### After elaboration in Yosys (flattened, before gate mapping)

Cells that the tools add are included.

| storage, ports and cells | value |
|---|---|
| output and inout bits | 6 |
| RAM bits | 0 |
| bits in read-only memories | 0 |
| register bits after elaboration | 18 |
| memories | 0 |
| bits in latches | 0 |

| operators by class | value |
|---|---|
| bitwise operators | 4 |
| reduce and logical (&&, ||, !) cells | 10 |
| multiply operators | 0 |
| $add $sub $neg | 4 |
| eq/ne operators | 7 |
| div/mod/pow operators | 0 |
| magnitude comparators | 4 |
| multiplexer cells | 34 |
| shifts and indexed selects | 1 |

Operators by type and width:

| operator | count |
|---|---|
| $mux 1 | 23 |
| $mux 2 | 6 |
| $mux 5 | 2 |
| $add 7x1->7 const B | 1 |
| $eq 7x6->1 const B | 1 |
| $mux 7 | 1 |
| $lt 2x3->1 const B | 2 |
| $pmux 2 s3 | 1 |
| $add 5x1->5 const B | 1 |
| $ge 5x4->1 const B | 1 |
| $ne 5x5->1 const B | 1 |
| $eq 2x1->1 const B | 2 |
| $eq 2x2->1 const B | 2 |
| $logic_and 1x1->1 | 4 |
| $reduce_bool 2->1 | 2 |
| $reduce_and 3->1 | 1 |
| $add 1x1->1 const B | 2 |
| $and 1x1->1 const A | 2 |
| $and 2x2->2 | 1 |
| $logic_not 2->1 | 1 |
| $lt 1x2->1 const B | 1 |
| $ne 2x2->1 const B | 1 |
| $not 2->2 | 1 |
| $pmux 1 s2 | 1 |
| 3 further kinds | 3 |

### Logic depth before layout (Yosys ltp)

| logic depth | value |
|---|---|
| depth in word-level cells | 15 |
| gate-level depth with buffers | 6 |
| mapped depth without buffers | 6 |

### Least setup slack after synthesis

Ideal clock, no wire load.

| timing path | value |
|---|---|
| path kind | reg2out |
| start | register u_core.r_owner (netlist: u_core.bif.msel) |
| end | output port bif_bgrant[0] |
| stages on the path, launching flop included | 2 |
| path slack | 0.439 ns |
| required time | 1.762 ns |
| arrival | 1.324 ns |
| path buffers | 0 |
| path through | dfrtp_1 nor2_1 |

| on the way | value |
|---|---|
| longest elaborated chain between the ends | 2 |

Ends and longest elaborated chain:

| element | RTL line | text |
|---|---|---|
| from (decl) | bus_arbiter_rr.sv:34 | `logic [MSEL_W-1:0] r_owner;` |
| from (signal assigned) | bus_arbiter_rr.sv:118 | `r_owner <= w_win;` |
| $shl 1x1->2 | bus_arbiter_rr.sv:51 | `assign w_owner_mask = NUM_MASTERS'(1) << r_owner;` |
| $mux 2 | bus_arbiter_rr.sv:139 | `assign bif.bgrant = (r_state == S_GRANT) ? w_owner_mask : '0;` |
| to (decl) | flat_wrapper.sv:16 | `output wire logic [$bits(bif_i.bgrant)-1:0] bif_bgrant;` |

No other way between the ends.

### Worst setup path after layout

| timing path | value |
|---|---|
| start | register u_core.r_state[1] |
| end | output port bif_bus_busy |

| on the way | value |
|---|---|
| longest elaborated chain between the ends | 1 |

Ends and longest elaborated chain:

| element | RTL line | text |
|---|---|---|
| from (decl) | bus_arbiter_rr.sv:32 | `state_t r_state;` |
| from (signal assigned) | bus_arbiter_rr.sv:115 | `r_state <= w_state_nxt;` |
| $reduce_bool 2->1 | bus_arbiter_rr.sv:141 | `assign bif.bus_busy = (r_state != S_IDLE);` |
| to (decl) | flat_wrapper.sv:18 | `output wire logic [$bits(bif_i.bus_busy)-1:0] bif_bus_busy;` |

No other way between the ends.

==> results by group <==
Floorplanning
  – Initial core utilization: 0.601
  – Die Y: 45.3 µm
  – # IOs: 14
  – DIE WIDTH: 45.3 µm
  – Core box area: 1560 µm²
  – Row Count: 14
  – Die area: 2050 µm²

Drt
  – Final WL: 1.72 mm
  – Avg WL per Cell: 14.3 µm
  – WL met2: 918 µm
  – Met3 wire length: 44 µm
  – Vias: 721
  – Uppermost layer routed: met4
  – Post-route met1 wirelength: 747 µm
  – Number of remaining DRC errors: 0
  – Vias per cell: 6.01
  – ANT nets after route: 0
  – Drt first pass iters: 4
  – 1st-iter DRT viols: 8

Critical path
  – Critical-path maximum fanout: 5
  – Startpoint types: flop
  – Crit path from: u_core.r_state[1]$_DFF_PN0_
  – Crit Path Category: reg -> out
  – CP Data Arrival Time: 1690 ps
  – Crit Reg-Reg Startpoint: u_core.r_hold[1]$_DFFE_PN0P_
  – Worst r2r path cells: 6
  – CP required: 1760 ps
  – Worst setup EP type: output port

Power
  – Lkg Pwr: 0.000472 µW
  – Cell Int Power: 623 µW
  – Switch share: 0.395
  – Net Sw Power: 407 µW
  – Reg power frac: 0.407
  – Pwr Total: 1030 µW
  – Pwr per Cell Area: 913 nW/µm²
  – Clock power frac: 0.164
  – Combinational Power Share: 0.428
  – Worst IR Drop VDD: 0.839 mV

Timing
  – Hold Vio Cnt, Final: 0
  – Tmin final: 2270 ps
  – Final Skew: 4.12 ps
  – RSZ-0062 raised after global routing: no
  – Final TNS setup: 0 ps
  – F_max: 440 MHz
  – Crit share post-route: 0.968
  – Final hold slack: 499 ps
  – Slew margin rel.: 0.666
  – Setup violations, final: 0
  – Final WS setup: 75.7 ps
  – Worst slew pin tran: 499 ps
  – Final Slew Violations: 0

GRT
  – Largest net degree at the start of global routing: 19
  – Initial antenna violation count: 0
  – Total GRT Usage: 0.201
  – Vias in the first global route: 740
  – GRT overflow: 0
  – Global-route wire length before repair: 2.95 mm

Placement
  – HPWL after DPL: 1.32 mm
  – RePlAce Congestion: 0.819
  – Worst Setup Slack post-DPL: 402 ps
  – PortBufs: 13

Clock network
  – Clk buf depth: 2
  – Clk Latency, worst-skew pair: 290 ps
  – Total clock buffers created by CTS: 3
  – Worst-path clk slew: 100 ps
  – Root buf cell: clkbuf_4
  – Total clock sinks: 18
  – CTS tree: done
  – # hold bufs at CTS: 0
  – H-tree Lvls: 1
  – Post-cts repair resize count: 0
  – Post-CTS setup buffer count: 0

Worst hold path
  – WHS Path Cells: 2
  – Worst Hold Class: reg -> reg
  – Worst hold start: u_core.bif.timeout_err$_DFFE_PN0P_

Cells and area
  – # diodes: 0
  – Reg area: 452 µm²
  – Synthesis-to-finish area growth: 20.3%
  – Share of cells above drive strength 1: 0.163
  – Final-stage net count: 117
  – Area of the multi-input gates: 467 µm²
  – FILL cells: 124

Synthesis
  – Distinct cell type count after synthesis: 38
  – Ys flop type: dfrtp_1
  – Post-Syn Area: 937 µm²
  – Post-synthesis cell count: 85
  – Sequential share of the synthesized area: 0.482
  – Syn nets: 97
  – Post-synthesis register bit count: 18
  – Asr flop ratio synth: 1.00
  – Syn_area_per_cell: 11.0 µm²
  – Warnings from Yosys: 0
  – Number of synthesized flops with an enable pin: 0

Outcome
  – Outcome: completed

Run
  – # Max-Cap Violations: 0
####
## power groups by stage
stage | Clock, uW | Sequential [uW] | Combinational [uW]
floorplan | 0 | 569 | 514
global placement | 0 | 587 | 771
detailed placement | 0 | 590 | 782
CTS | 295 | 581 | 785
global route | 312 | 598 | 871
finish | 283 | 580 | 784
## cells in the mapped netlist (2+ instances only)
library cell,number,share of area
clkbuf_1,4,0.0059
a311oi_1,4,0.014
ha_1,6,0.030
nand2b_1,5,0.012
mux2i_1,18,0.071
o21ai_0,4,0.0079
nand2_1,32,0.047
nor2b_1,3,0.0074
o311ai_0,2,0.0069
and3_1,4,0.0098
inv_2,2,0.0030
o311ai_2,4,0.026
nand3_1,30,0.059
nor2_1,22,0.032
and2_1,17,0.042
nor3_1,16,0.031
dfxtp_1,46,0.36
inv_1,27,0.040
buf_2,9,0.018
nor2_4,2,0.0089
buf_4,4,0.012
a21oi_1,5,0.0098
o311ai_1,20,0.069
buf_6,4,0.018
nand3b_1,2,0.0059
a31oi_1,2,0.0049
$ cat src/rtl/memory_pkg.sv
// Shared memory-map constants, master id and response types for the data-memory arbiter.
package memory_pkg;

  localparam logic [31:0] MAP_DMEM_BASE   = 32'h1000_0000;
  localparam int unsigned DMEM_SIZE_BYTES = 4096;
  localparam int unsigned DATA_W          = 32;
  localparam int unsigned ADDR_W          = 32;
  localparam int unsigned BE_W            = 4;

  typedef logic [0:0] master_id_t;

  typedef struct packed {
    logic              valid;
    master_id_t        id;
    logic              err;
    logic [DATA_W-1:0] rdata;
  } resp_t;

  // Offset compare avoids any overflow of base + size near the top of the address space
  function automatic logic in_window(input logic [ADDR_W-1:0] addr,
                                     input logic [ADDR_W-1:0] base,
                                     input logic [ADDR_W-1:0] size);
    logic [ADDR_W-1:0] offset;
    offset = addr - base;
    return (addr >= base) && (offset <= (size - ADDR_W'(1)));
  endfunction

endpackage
####
Return a word-for-word copy of the lines above from the one holding "Ideal clock, no wire load." through the one holding "arrival | 1.324 ns |", with both of them included and nothing besides.

Ideal clock, no wire load.

| timing path | value |
|---|---|
| path kind | reg2out |
| start | register u_core.r_owner (netlist: u_core.bif.msel) |
| end | output port bif_bgrant[0] |
| stages on the path, launching flop included | 2 |
| path slack | 0.439 ns |
| required time | 1.762 ns |
| arrival | 1.324 ns |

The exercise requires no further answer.